## Work task
Set down exactly the lines below, starting at the one that contains "min_to = u_core/rem_q[5]$_SDFFE_PN0P_" and ending at the one that contains "cap_violations = 0", with both of those lines included and nothing else.

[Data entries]
#####
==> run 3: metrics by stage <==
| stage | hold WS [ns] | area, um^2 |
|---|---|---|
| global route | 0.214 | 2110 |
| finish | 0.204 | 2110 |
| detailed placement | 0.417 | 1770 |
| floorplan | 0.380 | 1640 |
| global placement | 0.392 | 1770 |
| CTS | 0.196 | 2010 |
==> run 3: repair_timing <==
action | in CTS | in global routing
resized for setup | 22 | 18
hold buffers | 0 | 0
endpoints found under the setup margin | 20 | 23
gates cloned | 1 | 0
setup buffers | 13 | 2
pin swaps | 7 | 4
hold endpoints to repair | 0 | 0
$ cat config.mk
export PLATFORM = sky130hd
export DESIGN_NAME = tick_pwm
export DESIGN_NICKNAME = d
export VERILOG_FILES = /design/src/rtl/tick_pwm.sv
export SDC_FILE = /design/constraint.sdc
export NUM_CORES = 1
export LEC_CHECK = 0
export CAP_MARGIN = 30
export CORE_MARGIN = 8
export CORE_UTILIZATION = 58
export CTS_CLUSTER_DIAMETER = 30
export DETAILED_ROUTE_END_ITERATION = 6
export PLACE_DENSITY = 0.87
export SLEW_MARGIN = 5
export SYNTH_ARGS = -nofsm -noshare
export SYNTH_HDL_FRONTEND = slang
export SYNTH_SLANG_ARGS = --single-unit
export TNS_END_PERCENT = 30
$ cat constraint.sdc
create_clock -name sys_clk -period 3.5 [get_ports sys_clk]
set_clock_uncertainty 0.15 [all_clocks]
set_input_delay 0.35 -clock sys_clk [delete_from_list [all_inputs] [get_ports sys_clk]]
set_output_delay 0.35 -clock sys_clk [all_outputs]
set_load 0.005 [all_outputs]
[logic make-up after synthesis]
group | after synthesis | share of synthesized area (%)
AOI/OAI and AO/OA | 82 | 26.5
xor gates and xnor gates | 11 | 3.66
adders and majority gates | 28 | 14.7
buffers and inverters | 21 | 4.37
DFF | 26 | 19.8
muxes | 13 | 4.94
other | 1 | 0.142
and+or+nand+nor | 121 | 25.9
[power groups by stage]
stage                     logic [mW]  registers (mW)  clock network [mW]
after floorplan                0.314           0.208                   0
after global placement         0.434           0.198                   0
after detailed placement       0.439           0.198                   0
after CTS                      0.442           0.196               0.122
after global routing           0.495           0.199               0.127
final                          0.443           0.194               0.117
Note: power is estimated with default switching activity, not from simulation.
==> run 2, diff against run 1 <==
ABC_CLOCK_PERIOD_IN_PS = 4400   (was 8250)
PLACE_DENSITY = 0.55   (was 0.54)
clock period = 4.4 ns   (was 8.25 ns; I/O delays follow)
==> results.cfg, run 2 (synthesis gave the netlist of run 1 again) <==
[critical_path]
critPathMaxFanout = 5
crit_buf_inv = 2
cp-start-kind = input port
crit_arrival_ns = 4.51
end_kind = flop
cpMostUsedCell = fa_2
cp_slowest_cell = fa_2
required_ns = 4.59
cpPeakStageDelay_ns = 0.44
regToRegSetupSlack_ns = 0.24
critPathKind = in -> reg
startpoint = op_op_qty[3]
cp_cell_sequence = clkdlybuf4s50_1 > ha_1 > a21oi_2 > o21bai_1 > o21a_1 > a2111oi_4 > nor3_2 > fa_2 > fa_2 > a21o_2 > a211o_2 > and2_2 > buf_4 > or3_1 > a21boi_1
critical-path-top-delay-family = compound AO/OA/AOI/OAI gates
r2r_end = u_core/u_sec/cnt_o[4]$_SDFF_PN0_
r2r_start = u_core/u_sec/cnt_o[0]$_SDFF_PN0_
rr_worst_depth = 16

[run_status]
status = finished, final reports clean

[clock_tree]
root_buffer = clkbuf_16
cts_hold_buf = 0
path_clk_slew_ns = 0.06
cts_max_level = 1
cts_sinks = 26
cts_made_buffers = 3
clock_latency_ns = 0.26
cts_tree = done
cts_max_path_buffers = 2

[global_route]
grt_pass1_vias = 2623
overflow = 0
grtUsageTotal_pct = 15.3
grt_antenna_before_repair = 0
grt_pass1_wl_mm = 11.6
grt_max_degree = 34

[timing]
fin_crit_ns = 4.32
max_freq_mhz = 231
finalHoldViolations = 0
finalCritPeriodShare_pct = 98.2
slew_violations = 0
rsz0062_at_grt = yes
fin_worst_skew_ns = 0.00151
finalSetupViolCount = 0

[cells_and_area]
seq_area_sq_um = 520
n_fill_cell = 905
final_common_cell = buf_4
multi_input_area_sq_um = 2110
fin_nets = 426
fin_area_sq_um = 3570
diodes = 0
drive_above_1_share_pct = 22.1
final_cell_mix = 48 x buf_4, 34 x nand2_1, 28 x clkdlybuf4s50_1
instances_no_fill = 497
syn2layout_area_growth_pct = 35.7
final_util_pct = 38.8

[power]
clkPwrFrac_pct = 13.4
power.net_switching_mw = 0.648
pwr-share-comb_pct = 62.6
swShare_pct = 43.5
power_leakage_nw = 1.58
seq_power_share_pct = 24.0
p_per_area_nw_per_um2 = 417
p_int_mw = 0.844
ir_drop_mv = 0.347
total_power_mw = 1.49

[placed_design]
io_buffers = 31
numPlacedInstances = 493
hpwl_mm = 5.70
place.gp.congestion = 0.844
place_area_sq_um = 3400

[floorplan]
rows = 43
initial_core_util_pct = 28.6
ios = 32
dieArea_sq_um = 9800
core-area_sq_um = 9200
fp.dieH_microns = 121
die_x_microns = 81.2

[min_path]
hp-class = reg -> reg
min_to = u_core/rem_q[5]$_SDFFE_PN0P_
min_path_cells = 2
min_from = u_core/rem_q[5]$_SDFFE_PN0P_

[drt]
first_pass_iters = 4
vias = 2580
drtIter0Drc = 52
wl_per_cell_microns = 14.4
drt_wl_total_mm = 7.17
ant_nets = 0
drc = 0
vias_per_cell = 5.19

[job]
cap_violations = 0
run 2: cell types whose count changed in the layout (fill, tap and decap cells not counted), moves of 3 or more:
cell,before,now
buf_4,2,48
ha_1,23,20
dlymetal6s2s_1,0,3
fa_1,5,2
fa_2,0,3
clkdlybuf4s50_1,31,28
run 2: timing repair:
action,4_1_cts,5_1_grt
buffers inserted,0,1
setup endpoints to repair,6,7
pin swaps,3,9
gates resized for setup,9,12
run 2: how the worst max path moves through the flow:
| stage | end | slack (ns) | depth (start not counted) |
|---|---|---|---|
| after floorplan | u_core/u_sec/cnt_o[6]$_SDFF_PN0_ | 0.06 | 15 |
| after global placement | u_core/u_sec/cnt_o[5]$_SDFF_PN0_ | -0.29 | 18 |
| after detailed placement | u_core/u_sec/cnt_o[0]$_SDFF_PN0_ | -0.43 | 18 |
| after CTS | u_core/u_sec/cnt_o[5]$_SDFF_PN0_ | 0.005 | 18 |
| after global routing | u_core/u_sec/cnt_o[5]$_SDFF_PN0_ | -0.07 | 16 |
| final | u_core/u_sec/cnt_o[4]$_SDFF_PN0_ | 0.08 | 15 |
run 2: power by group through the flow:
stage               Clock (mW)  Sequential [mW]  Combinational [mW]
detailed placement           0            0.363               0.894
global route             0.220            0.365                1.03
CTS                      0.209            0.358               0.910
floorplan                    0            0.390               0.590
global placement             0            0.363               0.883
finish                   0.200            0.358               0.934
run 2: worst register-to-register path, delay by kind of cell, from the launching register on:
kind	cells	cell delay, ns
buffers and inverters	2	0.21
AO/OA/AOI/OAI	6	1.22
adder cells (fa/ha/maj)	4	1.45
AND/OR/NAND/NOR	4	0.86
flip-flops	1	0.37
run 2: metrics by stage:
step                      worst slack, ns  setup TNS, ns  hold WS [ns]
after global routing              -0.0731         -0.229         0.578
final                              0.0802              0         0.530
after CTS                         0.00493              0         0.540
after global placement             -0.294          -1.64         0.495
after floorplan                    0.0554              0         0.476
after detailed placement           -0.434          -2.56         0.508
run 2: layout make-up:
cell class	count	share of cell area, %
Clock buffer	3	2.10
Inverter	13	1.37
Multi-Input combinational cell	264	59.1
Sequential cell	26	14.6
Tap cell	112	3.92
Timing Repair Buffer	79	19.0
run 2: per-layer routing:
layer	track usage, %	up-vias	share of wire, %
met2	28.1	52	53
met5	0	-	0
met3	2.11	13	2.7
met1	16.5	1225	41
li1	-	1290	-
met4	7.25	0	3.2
## config.mk

```make
export PLATFORM = sky130hd
export DESIGN_NAME = fixed_serializer
export DESIGN_NICKNAME = d
export VERILOG_FILES = /design/src/rtl/fixed_serializer_pkg.sv /design/src/rtl/fixed_vector_skid.sv /design/src/rtl/fixed_serializer.sv
export SDC_FILE = /design/constraint.sdc
export NUM_CORES = 1
export LEC_CHECK = 0
export BUFFER_PORTS_ARGS = -buffer_cell sky130_fd_sc_hd__buf_4
export CORE_ASPECT_RATIO = 1.1
export CORE_MARGIN = 5
export CORE_UTILIZATION = 58
export CTS_CLUSTER_DIAMETER = 40
export DETAILED_ROUTE_END_ITERATION = 16
export GPL_TIMING_DRIVEN = 0
export PLACE_DENSITY = 0.86
export SLEW_MARGIN = 25
export SYNTH_ARGS = -nofsm -noshare
export SYNTH_HDL_FRONTEND = slang
export SYNTH_SLANG_ARGS = --single-unit
```

## constraint.sdc

```tcl
create_clock -name clk -period 5.4 [get_ports clk]
set_clock_uncertainty 0.15 [all_clocks]
set_input_delay 0 -clock clk [delete_from_list [all_inputs] [get_ports clk]]
set_output_delay 0 -clock clk [all_outputs]
set_load 0.02 [all_outputs]
```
#####
## Exercise response
min_to = u_core/rem_q[5]$_SDFFE_PN0P_
min_path_cells = 2
min_from = u_core/rem_q[5]$_SDFFE_PN0P_

[drt]
first_pass_iters = 4
vias = 2580
drtIter0Drc = 52
wl_per_cell_microns = 14.4
drt_wl_total_mm = 7.17
ant_nets = 0
drc = 0
vias_per_cell = 5.19

[job]
cap_violations = 0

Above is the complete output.